In the survey, conducted by the year-old Iraq Center for Research and Strategic Studies, 32 percent of the respondents said they strongly support the fiercely anti-coalition Shiite cleric Moqtada Al-Sadr. Another 36 percent said they somewhat support the cleric, even though he is being sought by the coalition for his alleged involvement in the murder of a Shiite rival, who was killed last year.

The poll numbers place the radical cleric among the three most admired figures in the country, behind the top religious authority for the majority Shiites, Grand Ayatollah Ali Sistani and the political head of one of the largest Shiite parties, Ibrahim Al-Jaafari.

Six months ago, just one percent of those surveyed said that they supported Moqtada Al-Sadr, whose forces have been battling U.S. troops for nearly two months in and around the Shiite holy city of Najaf in central Iraq.

The poll was conducted before Grand Ayatollah Sistani called for armed fighters to leave Najaf and for fellow Shiites not to join the Al-Sadr led uprising.

The latest poll was taken late last month among 1,640 people in seven provinces in Iraq.

The poll is considered impartial enough that officials from the Coalition Provisional Authority included their own questions in it. The head of the research center, Sadoun Duleimi, says the U.S.-led administration wanted questions on several topics.

“They asked about Moqtada Al-Sadr. They asked about the security situation and they asked about how the Iraqi people perceive them, whether the Iraqi people perceive them as occupiers or liberators,” he explained.

Mr.
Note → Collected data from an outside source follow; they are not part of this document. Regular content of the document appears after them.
Background: an optimization exercise with open tools, aiming at small area. Do not read the settings as production practice.
Only simulation tests tie the RTL to the original design; equivalence was not proved.
Power figures rest on the tool's default switching activity, not on a simulated workload.

==> flow/config.mk <==
export PLATFORM = sky130hd
export DESIGN_NAME = pwmcore
export DESIGN_NICKNAME = pwmcore
export VERILOG_FILES = /design/flow/design.v
export SDC_FILE = /design/flow/constraint.sdc
export NUM_CORES = 4
export LEC_CHECK = 0
export ABC_AREA = 1
export CAP_MARGIN = 30
export CORE_MARGIN = 2
export CORE_UTILIZATION = 50
export PLACE_DENSITY = 0.65
export SLEW_MARGIN = 20
==> flow/run.sh <==
#!/bin/bash
# synth_recipe.tcl (not shown) runs the flow's synth.tcl, then flattens the netlist and writes it again
# the make line also repeats each setting of config.mk as NAME=value (left out here)
make -C /OpenROAD-flow-scripts/flow DESIGN_CONFIG=/design/flow/config.mk WORK_HOME=/design/flow/orfs CLKGATE_MAP_FILE= SYNTH_SCRIPT=/design/flow/synth_recipe.tcl finish
==> flow/design.v <==
module pwmcore (
    input  wire        clk,
    input  wire        rst,           
    input  wire        cmd_valid,
    input  wire [31:0] cmd_word,
    output reg         resp_valid,
    output wire [31:0] resp_word,
    input  wire [7:0]  ev_in,
    output wire [3:0]  pin_h,
    output wire [3:0]  pin_l,
    output wire        irq_fault,
    output wire [3:0]  irq_match,
    output wire        irq_ovf
);
    reg [15:0] period;
    reg        direction;       
    reg        mode;            
    reg [9:0]  div;
    reg        enabled;
    reg [15:0] cnt;
    reg        phase;
    reg [9:0]  q;               
    reg        eqp;             
    reg [15:0] max_duty;
    reg [15:0] active0, active1, active2, active3;
    reg [15:0] pending0, pending1, pending2, pending3;
    reg [3:0]  raw;
    reg [3:0]  e;               
    reg [7:0]  dt_low0, dt_low1, dt_low2, dt_low3;
    reg [7:0]  dt_high0, dt_high1, dt_high2, dt_high3;
    reg [7:0]  dt_cnt0, dt_cnt1, dt_cnt2, dt_cnt3;
    reg        fstate;          
    reg        forced;
    reg        restart;         
    reg        safe;
    reg [7:0]  evmask;
    reg [3:0]  match;
    reg        ovf;
    reg        faultif;
    reg        cfgerr;
    reg [7:0]  ev_prev;
    reg        r_ill, r_cfe;
    reg [15:0] r_data;
    function cmp16(input [15:0] a, input [15:0] b, input ci);
        integer i; reg c;
        begin
            c = ci;
            for (i = 0; i < 16; i = i + 1)
                c = (a[i] & ~b[i]) | (a[i] & c) | (~b[i] & c);
            cmp16 = c;
        end
    endfunction
    function cmp9(input [8:0] a, input [8:0] b, input ci);
        integer i; reg c;
        begin
            c = ci;
            for (i = 0; i < 9; i = i + 1)
                c = (a[i] & ~b[i]) | (a[i] & c) | (~b[i] & c);
            cmp9 = c;
        end
    endfunction
    function [8:0] add8(input [7:0] a, input [7:0] b);
        integer i; reg c; reg [8:0] s;
        begin
            c = 1'b0;
            for (i = 0; i < 8; i = i + 1) begin
                s[i] = a[i] ^ b[i] ^ c;
                c = (a[i] & b[i]) | (a[i] & c) | (b[i] & c);
            end
            s[8] = c;
            add8 = s;
        end
    endfunction
    function [7:0] dec8(input [7:0] a);
        integer i; reg b; reg [7:0] s;
        begin
            b = 1'b1;
            for (i = 0; i < 8; i = i + 1) begin
                s[i] = a[i] ^ b;
                b = b & ~a[i];
            end
            dec8 = s;
        end
    endfunction
    function [9:0] dec10(input [9:0] a);
        integer i; reg b; reg [9:0] s;
        begin
            b = 1'b1;
            for (i = 0; i < 10; i = i + 1) begin
                s[i] = a[i] ^ b;
                b = b & ~a[i];
            end
            dec10 = s;
        end
    endfunction
    function [15:0] step16(input [15:0] a, input up);
        integer i; reg c; reg [15:0] s;
        begin
            c = 1'b1;
            for (i = 0; i < 16; i = i + 1) begin
                s[i] = a[i] ^ c;
                c = c & ~(a[i] ^ up);
            end
            step16 = s;
        end
    endfunction
    wire [3:0]  op  = cmd_word[31:28];
    wire [3:0]  idx = cmd_word[27:24];
    wire [15:0] w   = cmd_word[15:0];
    wire op_car  = (op == 4'h1);
    wire op_max  = (op == 4'h2);
    wire op_dt   = (op == 4'h3);
    wire op_flt  = (op == 4'h4);
    wire op_start= (op == 4'h5);
    wire op_stop = (op == 4'h6);
    wire op_wr   = (op == 4'h7);
    wire op_rd   = (op == 4'h8);
    wire op_fire = (op == 4'h9);
    wire op_clr  = (op == 4'hA);
    wire op_stat = (op == 4'hB);
    wire op_flg  = (op == 4'hC);
    wire op_ack  = (op == 4'hD);
    wire z27_24 = ~|cmd_word[27:24];
    wire z23_17 = ~|cmd_word[23:17];
    wire z16    = ~cmd_word[16];
    wire z15_10 = ~|cmd_word[15:10];
    wire z9_8   = ~|cmd_word[9:8];
    wire z7_0   = ~|cmd_word[7:0];
    wire idx_hi = cmd_word[27] | cmd_word[26];
    wire z23_16 = z23_17 & z16;
    wire z27_0  = z27_24 & z23_16 & z15_10 & z9_8 & z7_0;
    wire illegal =
        op_max  ? ~(z27_24 & z23_16) :
        op_dt   ? ~z23_16 | idx_hi :
        op_flt  ? ~(z23_16 & z15_10 & z9_8) | cmd_word[25] | cmd_word[24] :
        op_wr   ? ~z23_16 | idx_hi :
        op_rd   ? ~(z23_17 & z15_10 & z9_8 & z7_0) | idx_hi :
        op_fire ? ~(z23_16 & z15_10 & z9_8 & z7_0) | cmd_word[27] :
        op_ack  ? ~(z27_24 & z23_16 & z15_10) :
        (op_start | op_stop | op_clr | op_stat | op_flg) ? ~z27_0 :
        ~op_car;
    wire w_gt_max = cmp16(w, max_duty, 1'b0);                  
    wire w_ge_per = cmp16(w, period, 1'b1);                   
    wire [8:0] dtc = add8(cmd_word[15:8], cmd_word[7:0]);
    wire dtc_bad = ~|period[15:9] & cmp9(dtc, period[8:0], 1'b1);          
    wire [8:0] s0 = add8(dt_low0, dt_high0);
    wire [8:0] s1 = add8(dt_low1, dt_high1);
    wire [8:0] s2 = add8(dt_low2, dt_high2);
    wire [8:0] s3 = add8(dt_low3, dt_high3);
    wire car_dt_bad = ~|w[15:9] & (cmp9(s0, w[8:0], 1'b1) | cmp9(s1, w[8:0], 1'b1) |
                                   cmp9(s2, w[8:0], 1'b1) | cmp9(s3, w[8:0], 1'b1));
    wire max_val_bad = cmp16(active0, w, 1'b0) | cmp16(active1, w, 1'b0) |
                       cmp16(active2, w, 1'b0) | cmp16(active3, w, 1'b0) |
                       cmp16(pending0, w, 1'b0) | cmp16(pending1, w, 1'b0) |
                       cmp16(pending2, w, 1'b0) | cmp16(pending3, w, 1'b0);
    wire w_zero = ~|w;
    wire cfg_error =
        op_car   ? enabled | w_zero | ~|cmd_word[25:16] | ~w_gt_max | car_dt_bad :
        op_max   ? enabled | w_ge_per | max_val_bad :
        op_dt    ? enabled | dtc_bad :
        op_flt   ? enabled :
        op_wr    ? w_gt_max :
        op_start ? cfgerr :
        1'b0;
    wire cmd_ok = cmd_valid & ~illegal & ~cfg_error;
    wire cmd_cfe = cmd_valid & ~illegal & cfg_error;
    wire do_car  = cmd_ok & op_car;
    wire do_max  = cmd_ok & op_max;
    wire do_dt   = cmd_ok & op_dt;
    wire do_flt  = cmd_ok & op_flt;
    wire do_start= cmd_ok & op_start;
    wire do_stop = cmd_ok & op_stop;
    wire do_wr   = cmd_ok & op_wr;
    wire do_fire = cmd_ok & op_fire;
    wire do_clr  = cmd_ok & op_clr;
    wire do_ack  = cmd_ok & op_ack;
    wire [3:0] sel = {idx[1:0] == 2'd3, idx[1:0] == 2'd2, idx[1:0] == 2'd1, idx[1:0] == 2'd0};
    reg [15:0] duty_rd;
    always @(*) begin
        case ({cmd_word[16], idx[1:0]})
            3'd0: duty_rd = active0;
            3'd1: duty_rd = active1;
            3'd2: duty_rd = active2;
            3'd3: duty_rd = active3;
            3'd4: duty_rd = pending0;
            3'd5: duty_rd = pending1;
            3'd6: duty_rd = pending2;
            default: duty_rd = pending3;
        endcase
    end
    wire [15:0] flags_word = {2'b00, fstate, enabled, forced, cfgerr, faultif, ovf,
                              4'b0000, match};
    wire [15:0] rd_data = ({16{op_rd}} & duty_rd) |
                          ({16{op_flg}} & flags_word) |
                          {15'd0, op_stat & fstate};
    wire en1 = do_start | (enabled & ~do_stop);
    wire fire_hit = do_fire & evmask[idx[2:0]];
    wire fstate1  = fire_hit | (fstate & ~do_clr);
    wire forced1  = (fire_hit & ~fstate) | forced;
    wire [7:0] evmask1 = do_flt ? cmd_word[7:0] : evmask;
    wire [3:0] match1 = do_ack ? (match & ~cmd_word[3:0]) : match;
    wire ovf1     = ovf & ~(do_ack & cmd_word[8]);
    wire faultif1 = (fire_hit & ~fstate) | (faultif & ~(do_ack & cmd_word[9]));
    wire [3:0] wr = {4{do_wr}} & sel;
    wire tick = en1 & (q == 10'd1);
    wire cz  = (cnt == 16'd0);
    wire c1  = (cnt == 16'd1);
    wire up_s = mode ? (direction ? (~phase & ~eqp) : (phase | cz)) : direction;
    wire [15:0] inc = step16(cnt, up_s);
    wire inc_eqp = (inc == period);
    wire bnd = mode ? (direction ? (~up_s & c1) : (up_s & inc_eqp))
                    : (direction ? eqp : cz);
    wire wrap = ~mode & bnd;
    wire [15:0] cnt_t = wrap ? (direction ? 16'd0 : period) : inc;
    wire phase_t = mode & ~bnd & (direction ? ~up_s : up_s);
    wire eqp_t = wrap ? ~direction : inc_eqp;
    wire tick_b = tick & bnd;
    wire fstate2 = fstate1 & ~(tick_b & restart);
    wire forced2 = forced1 & ~(tick_b & ~fstate2);
    wire [15:0] act [0:3];
    wire [15:0] pen [0:3];
    wire [7:0]  dlo [0:3];
    wire [7:0]  dhi [0:3];
    wire [7:0]  dtc_r [0:3];
    assign act[0] = active0;  assign act[1] = active1;  assign act[2] = active2;  assign act[3] = active3;
    assign pen[0] = pending0; assign pen[1] = pending1; assign pen[2] = pending2; assign pen[3] = pending3;
    assign dlo[0] = dt_low0;  assign dlo[1] = dt_low1;  assign dlo[2] = dt_low2;  assign dlo[3] = dt_low3;
    assign dhi[0] = dt_high0; assign dhi[1] = dt_high1; assign dhi[2] = dt_high2; assign dhi[3] = dt_high3;
    assign dtc_r[0] = dt_cnt0; assign dtc_r[1] = dt_cnt1; assign dtc_r[2] = dt_cnt2; assign dtc_r[3] = dt_cnt3;
    wire [3:0] e_t, r_t, hit;
    wire [7:0] dt_t [0:3];
    wire [3:0] e_c, r_c;
    genvar g;
    generate
        for (g = 0; g < 4; g = g + 1) begin : g_ch
            wire pz  = wr[g] ? w_zero : ~|pen[g];
            wire az  = ~|act[g];
            wire enb = (inc == act[g]);
            assign e_t[g] = bnd ? (direction & pz) : enb;
            assign r_t[g] = bnd ? (direction & ~pz) :
                            (up_s ? (raw[g] & ~enb) : (raw[g] | e[g]));
            assign hit[g] = e_t[g] & ~phase_t;
            wire dz = ~|dtc_r[g];
            assign dt_t[g] = (r_t[g] != raw[g]) ? (r_t[g] ? dhi[g] : dlo[g]) :
                             (dz ? 8'd0 : dec8(dtc_r[g]));
            assign e_c[g] = cmd_word[27] & az;
            assign r_c[g] = cmd_word[27] & ~az;
        end
    endgenerate
    wire ev_latch = (|(ev_in & ~ev_prev & evmask1)) & ~fstate2;
    always @(posedge clk) begin
        r_ill  <= illegal;
        r_cfe  <= ~illegal & cfg_error;
        r_data <= illegal ? 16'd0 : rd_data;
    end
    wire nr = ~rst;
    wire [15:0] wz = w & {16{nr}};
    wire [15:0] pend0_n = wr[0] ? wz : (pending0 & {16{nr}});
    wire [15:0] pend1_n = wr[1] ? wz : (pending1 & {16{nr}});
    wire [15:0] pend2_n = wr[2] ? wz : (pending2 & {16{nr}});
    wire [15:0] pend3_n = wr[3] ? wz : (pending3 & {16{nr}});
    wire ld_cnt = do_car | tick | rst;      
    wire clr_dt = do_car | rst;
    wire [15:0] cnt_n = (do_car ? (cmd_word[27] ? 16'd0 : w) : cnt_t) | {16{rst}};
    always @(posedge clk) begin
        ev_prev    <= ev_in & {8{nr}};
        resp_valid <= cmd_valid & nr;
        cfgerr     <= (cfgerr | cmd_cfe) & nr;
        enabled    <= en1 & nr;
        if (do_car | rst) begin
            period    <= w | {16{rst}};
            direction <= cmd_word[27] & nr;
            mode      <= cmd_word[26] & nr;
            div       <= {cmd_word[25:17] & {9{nr}}, cmd_word[16] | rst};
        end
        if (do_max | rst) max_duty <= wz;
        if ((do_dt & sel[0]) | rst) begin dt_low0 <= wz[15:8]; dt_high0 <= wz[7:0]; end
        if ((do_dt & sel[1]) | rst) begin dt_low1 <= wz[15:8]; dt_high1 <= wz[7:0]; end
        if ((do_dt & sel[2]) | rst) begin dt_low2 <= wz[15:8]; dt_high2 <= wz[7:0]; end
        if ((do_dt & sel[3]) | rst) begin dt_low3 <= wz[15:8]; dt_high3 <= wz[7:0]; end
        if (do_flt | rst) begin
            restart <= cmd_word[27] & nr;
            safe    <= cmd_word[26] & nr;
            evmask  <= cmd_word[7:0] & {8{nr}};
        end
        pending0 <= pend0_n;
        pending1 <= pend1_n;
        pending2 <= pend2_n;
        pending3 <= pend3_n;
        if (tick_b | rst) begin
            active0 <= pend0_n;
            active1 <= pend1_n;
            active2 <= pend2_n;
            active3 <= pend3_n;
        end
        if (ld_cnt) begin
            cnt   <= cnt_n;
            phase <= ~do_car & phase_t & nr;
            eqp   <= rst | (do_car ? ~cmd_word[27] : eqp_t);
            raw   <= (do_car ? r_c : r_t) & {4{nr}};
            e     <= (do_car ? e_c : e_t) & {4{nr}};
            dt_cnt0 <= dt_t[0] & {8{~clr_dt}};
            dt_cnt1 <= dt_t[1] & {8{~clr_dt}};
            dt_cnt2 <= dt_t[2] & {8{~clr_dt}};
            dt_cnt3 <= dt_t[3] & {8{~clr_dt}};
        end
        if (do_car | en1 | rst)
            q <= rst ? 10'd1 : (do_car ? cmd_word[25:16] : (tick ? div : dec10(q)));
        match   <= (tick ? (match1 | hit) : match1) & {4{nr}};
        ovf     <= (tick_b | ovf1) & nr;
        fstate  <= (ev_latch | fstate2) & nr;
        forced  <= (ev_latch | forced2) & nr;
        faultif <= (ev_latch | faultif1) & nr;
    end
    assign resp_word = {r_ill | r_cfe, 1'b0, r_ill, r_cfe, 12'd0, r_data};
    wire [3:0] dtz = {~|dt_cnt3, ~|dt_cnt2, ~|dt_cnt1, ~|dt_cnt0};
    assign pin_h = forced ? {4{safe}} : ({4{enabled}} &  raw & dtz);
    assign pin_l = forced ? {4{safe}} : ({4{enabled}} & ~raw & dtz);
    assign irq_fault = faultif;
    assign irq_match = match;
    assign irq_ovf   = ovf;
endmodule
==> flow/constraint.sdc <==
create_clock -name core_clock -period 12.0 [get_ports {clk}]
set_input_delay 2.4000 -clock core_clock [delete_from_list [all_inputs] [get_ports {clk}]]
set_output_delay 2.4000 -clock core_clock [all_outputs]
set_load 0.01 [all_outputs]
==> results of run 1 <==
-- layout by cell type (no fill, tap or decap), drive strengths merged, types with 4 or more instances in the layout --
| master | n |
|---|---|
| nand2 | 652 |
| inv | 528 |
| edfxtp | 250 |
| nand3 | 201 |
| nor2 | 187 |
| o22ai | 171 |
| o21ai | 162 |
| dfxtp | 101 |
| clkdlybuf4s50 | 75 |
| a21oi | 70 |
| nand4 | 56 |
| buf | 51 |
| clkbuf | 50 |
| xor2 | 38 |
| ha | 38 |
| fa | 35 |
| nor4 | 27 |
| a22o | 22 |
| nor3 | 18 |
| clkinv | 18 |
| o221ai | 16 |
| o211ai | 16 |
| conb | 13 |
| a2111oi | 10 |
| o31ai | 8 |
| o2111ai | 8 |
| a221oi | 7 |
| xnor2 | 6 |
| nand3b | 5 |
| a22oi | 5 |
| a31oi | 4 |
| bufinv | 4 |
-- cells by family (layout without fill, tap and decap cells) --
group,Yosys count,after routing
compound gates,508,508
xor+xnor,44,44
fa+ha+maj,73,73
buf+inv,633,728
flops,351,351
other cells,1,14
simple gates,1150,1150
-- path summary, 6_finish.rpt --
kind,start,end,slack [ps],cells past startpoint
worst min-delay path,cfgerr,cfgerr,500,2
worst max register to register,dt_low2[1],active0[10],4760,24
worst min register to register,cfgerr,cfgerr,500,2
worst max-delay path,cmd_word[1],active0[10],2690,26
-- sequential cells by signal (all words and copies together), names as in the netlist, 10 cells and up --
register / flops
pending1: 16
pending2: 16
active1: 16
cnt: 16
q: 10
active2: 16
active3: 16
active0: 16
pending0: 16
pending3: 16
max_duty: 16
r_data: 16
div: 10
period: 16
-- metrics by stage --
stage          worst slack, ps  cells  utilization [%]  cell area [µm²]
6_report                  2690   3453             57.2            24700
4_1_cts                   2900   3449             57.1            24700
5_1_grt                   2310   3452             57.2            24700
3_5_place_dp              2340   3377             54.1            23300
3_3_place_gp              2450   3371             53.9            23300
2_1_floorplan             3360   2772                -            22000
-- routing by layer --
layer | vias up | share of wire (%)
met5 | - | 0.020
met4 | 2 | 4.4
met3 | 192 | 15
met2 | 1456 | 40
met1 | 9747 | 41
li1 | 9400 | -
-- critical path, cell delays in order --
cell,delay (ps)
clkdlybuf4s50_1,950
fa_1,320
inv_1,60
fa_1,400
fa_1,410
fa_1,410
fa_1,390
fa_1,400
fa_1,490
inv_1,40
o21ai_0,130
o221ai_1,130
nand2_1,80
nand2_1,40
nand2_1,60
nand2_1,40
nand2_1,70
nand2_1,90
nand2_1,160
nand2_1,180
o21ai_0,320
nand2_1,570
nor2_1,370
inv_1,110
nand2_2,60
buf_4,670
-- report_power, final --
part,switching (mW),internal (mW),leakage [nW]
Sequential,0.0575,1.38,3.30
Combinational,0.475,0.215,6.93
Clock,0.527,0.720,0.651
Total,1.06,2.31,10.9
-- final cells by class --
class	count	share of cell area, %
Timing Repair Buffer	127	4.64
Multi-Input combinational cell	1788	40.4
Clock inverter	22	1.07
Inverter	529	8.08
Antenna cell	1	0.0101
Clock buffer	50	4.28
Sequential cell	351	38.6
Tap cell	585	2.96
==> flow_metrics.env, run 1 <==
export IMPL_ys_types=57
export IMPL_clkTransAtPathRegs_ps=70
export IMPL_worst_ep_required_time_ps=12190
export IMPL_core_area_um2=43200
export IMPL_drt_iter0_markers=3037
export IMPL_die_w_um=213
export IMPL_fin_skew_ps=25.7
export IMPL_grt_busiest_layer="met1"
export IMPL_vias=20800
export IMPL_startpoint_type="input port"
export IMPL_worst_slew_pin_slew_ps=1070
export IMPL_io_pin_count=90
export IMPL_async_reset_ff_share_pct=0
export IMPL_fin_crit_sh_pct=77.6
export IMPL_drv_cap=0
export IMPL_status="no timing/DRC/antenna violations"
export IMPL_cts_max_level=2
export IMPL_wl_per_cell_um=25.5
export IMPL_cts_root_buf="clkbuf_16"
export IMPL_critPathArrivalTime_ps=9500
export IMPL_grt_overflow_total=0
export IMPL_met3_usage_pct=14.0
export IMPL_synth_xor_area_share_pct=1.76
export IMPL_crit_fanout=64
export IMPL_setup_viol=0
export IMPL_avgSynthCellArea_um2=7.94
export IMPL_worst_hold_slack_ps=497
export IMPL_nets=2952
export IMPL_relSlewSlack_pct=28.0
export IMPL_min_path_type="reg -> reg"
export IMPL_vdd_ir_drop_max_mv=0.135
export IMPL_seqCellArea_um2=9530
export IMPL_synth_compound_area_share_pct=14.3
export IMPL_p_total_mw=3.38
export IMPL_grtUsageMet1_pct=54.8
export IMPL_synth_top_family_by_area="simple AND/OR/NAND/NOR gates"
export IMPL_yosysSeqAreaShare_pct=43.5
export IMPL_cts_resized_gates=0
export IMPL_clock_sinks=351
export IMPL_multi_input_area_um2=9960
export IMPL_endpoint_kind="register"
export IMPL_leakage_nw=10.9
export IMPL_wl_mm=88.2
export IMPL_synth_mux_area_share_pct=0
export IMPL_grt_pass1_vias=19200
export IMPL_layout_drive_gt1_share_pct=6.56
export IMPL_viasPerCell=6.02
export IMPL_numCtsBuffers=39
export IMPL_cts_max_path_buffers=3
export IMPL_hold_viol=0
export IMPL_yosys_area_share_simple_pct=23.7
export IMPL_holdBufCountCts=0
export IMPL_rsz0062_at_grt="no"
export IMPL_postSynthCellCount=2760
export IMPL_setup_tns_ps=0
export IMPL_max_freq_ghz=0.107
export IMPL_netlist_area_um2=21900
export IMPL_rows=76
export IMPL_clk_latency_ps=590
export IMPL_yosys_warnings=1
export IMPL_initial_utilization_pct=50.8
export IMPL_yosysMostFrequentCell="nand2_1"
export IMPL_ys_flop_type="edfxtp_1"
export IMPL_nFillCells=4032
export IMPL_period_minus_slack_ps=9310
export IMPL_drt_first_pass_iters=6
export IMPL_synth_edf_count=250
export IMPL_place_hpwl_mm=67.2
export IMPL_synthAdderAreaFrac_pct=5.37
export IMPL_grt_first_pass_wirelength_mm=126
export IMPL_synth_largest_area_cell="edfxtp_1"
export IMPL_tritoncts="done"
export IMPL_grtUsageTotal_pct=38.7
export IMPL_io_buffers=76
export IMPL_path_class="in -> reg"
export IMPL_synthTopCellsByArea="edfxtp_1 (34%), nand2_1 (11%), dfxtp_1 (9.2%), inv_1 (8.8%), o22ai_1 (4.9%)"
export IMPL_area_delta_synth_final_pct=12.7
export IMPL_place_congestion=1.04
export IMPL_grt_max_degree=71
export IMPL_drc=0
export IMPL_synth_top_cell_area_share_pct=34.3
export IMPL_antenna_found_initial=2
export IMPL_grtUsageMet2_pct=53.4
export IMPL_synth_common_cells="nand2_1 (618), inv_1 (513), edfxtp_1 (250)"
export IMPL_die_area_um2=45500
export IMPL_antenna_left=0
export IMPL_ys_ff_latch=351
export IMPL_slew_violations=0
export IMPL_post_cts_buffers=0
export IMPL_cellPowerDensity_nw_per_um2=137
export IMPL_dieHeight_um=213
Duleimi said that Moqtada Al-Sadr's rise in popularity reflects the growing perception among Iraqis that he is not a criminal, but rather is a nationalist fighting against occupying forces.



“Nowadays, any Iraqi who stands up clearly and obviously against coalition forces and asks them to leave Iraq, the Iraqi people are going to support him,” he added. “They are going to respect him. Unfortunately, the multi-mistakes done in Iraq, in terms of political, economic, security, social and so on, let Moqtada Al-Sadr to be a national hero, even in Sunni areas - not just in Shiite areas.”

The latest poll was conducted before the Abu Ghraib prison scandal became public, but Mr. Duleimi said that even before Iraqis saw the images of prisoners being abused, just seven-percent of those polled regarded coalition troops as liberators. This compares with about 45 percent in an April, 2003 survey, taken shortly after U.S. troops seized Baghdad.

Coalition spokesman Dan Senor said that he has not yet seen the poll, but he says the reported results are similar to other reports on Iraqi public opinion in recent months.

“They want this occupation to end, “ he said. “We think it is understandable. It is not nice to be occupied. It is not a desirable state to be in. It is not nice to be occupiers. There is nothing we like less probably than being in the position of occupier. But the third thing we see time and time again in these polls is that while they want the occupation to end, the majority of Iraqis, if you ask them specifically regarding their personal security whether they want the coalition forces to leave, they say ‘no.’”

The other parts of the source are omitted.